Taieb is currently Director of Research for the National Centre for Scientific Research (Centre National de la Recherche Scientifique) (CNRS), at the European Centre of Research and Teaching of Geosciences of the Environment (Centre Européen de Recherche et d'Enseignement de Géosciences de l'Environnement) (CEREGE), in Aix-en-Provence.
[edit] Early life
Taieb was born in Tunisia in 1935 to a Tunisian father and a French mother. He travelled though the African outback with his uncle, a merchant who traded with the Bedouin on the outskirts of Tunis. He received his doctorate from the University of Paris VI in 1974, with a thesis on the geology of the Awash River basin.
Taieb started his geological exploration of the Afar region of Ethiopia in 1966 by Landrover and donkey, discovered the Hadar fossil fields in 1968, founded the IARE in 1972, and was present when Donald Johanson discovered fossil fragments of Lucy in 1974.
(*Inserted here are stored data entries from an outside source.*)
==> src/flat_wrapper.sv <==
// flat-port wrapper written by rule: the top's interface ports become plain ports
module wb_arbiter_flat 
#(
  parameter int unsigned STARVE_MAX = 4
)
  (clk, rst_n, bus_alu_valid, bus_alu_rd, bus_alu_val, bus_ld_valid, bus_ld_rd, bus_ld_data, bus_ld_funct3, bus_ld_addr_lo, bus_alu_ready, bus_ld_ready, bus_w_enable, bus_w_reg_name, bus_w_reg_val, bus_alu_fifo_count);
  wb_arbiter_if bus_i ();
  input  logic clk;
  input  logic rst_n;
  input wire logic [$bits(bus_i.alu_valid)-1:0] bus_alu_valid;
  input wire logic [$bits(bus_i.alu_rd)-1:0] bus_alu_rd;
  input wire logic [$bits(bus_i.alu_val)-1:0] bus_alu_val;
  input wire logic [$bits(bus_i.ld_valid)-1:0] bus_ld_valid;
  input wire logic [$bits(bus_i.ld_rd)-1:0] bus_ld_rd;
  input wire logic [$bits(bus_i.ld_data)-1:0] bus_ld_data;
  input wire logic [$bits(bus_i.ld_funct3)-1:0] bus_ld_funct3;
  input wire logic [$bits(bus_i.ld_addr_lo)-1:0] bus_ld_addr_lo;
  output wire logic [$bits(bus_i.alu_ready)-1:0] bus_alu_ready;
  output wire logic [$bits(bus_i.ld_ready)-1:0] bus_ld_ready;
  output wire logic [$bits(bus_i.w_enable)-1:0] bus_w_enable;
  output wire logic [$bits(bus_i.w_reg_name)-1:0] bus_w_reg_name;
  output wire logic [$bits(bus_i.w_reg_val)-1:0] bus_w_reg_val;
  output wire logic [$bits(bus_i.alu_fifo_count)-1:0] bus_alu_fifo_count;
  assign bus_i.alu_valid = bus_alu_valid;
  assign bus_i.alu_rd = bus_alu_rd;
  assign bus_i.alu_val = bus_alu_val;
  assign bus_i.ld_valid = bus_ld_valid;
  assign bus_i.ld_rd = bus_ld_rd;
  assign bus_i.ld_data = bus_ld_data;
  assign bus_i.ld_funct3 = bus_ld_funct3;
  assign bus_i.ld_addr_lo = bus_ld_addr_lo;
  assign bus_alu_ready = bus_i.alu_ready;
  assign bus_ld_ready = bus_i.ld_ready;
  assign bus_w_enable = bus_i.w_enable;
  assign bus_w_reg_name = bus_i.w_reg_name;
  assign bus_w_reg_val = bus_i.w_reg_val;
  assign bus_alu_fifo_count = bus_i.alu_fifo_count;
  wb_arbiter #(.STARVE_MAX(STARVE_MAX)) u_core (.clk(clk), .rst_n(rst_n), .bus(bus_i));
endmodule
Taieb, along with co-directors of IARE Donald Johanson and Yves Coppens played a key role in identifying the geology and history of the Afar region, which has yielded hominid specimens back to 6 million years old. His investigations of the Afar region were challenged by the extreme harshness of the desert environment, famine, the murderous nature of local tribesmen, such as the Issa, the prolonged political strife including the closure by the Dergue government during the 1980s in the fallout from a ‘grave robbing’ incident between them and Don Johanson, plus ongoing hostilities between militias.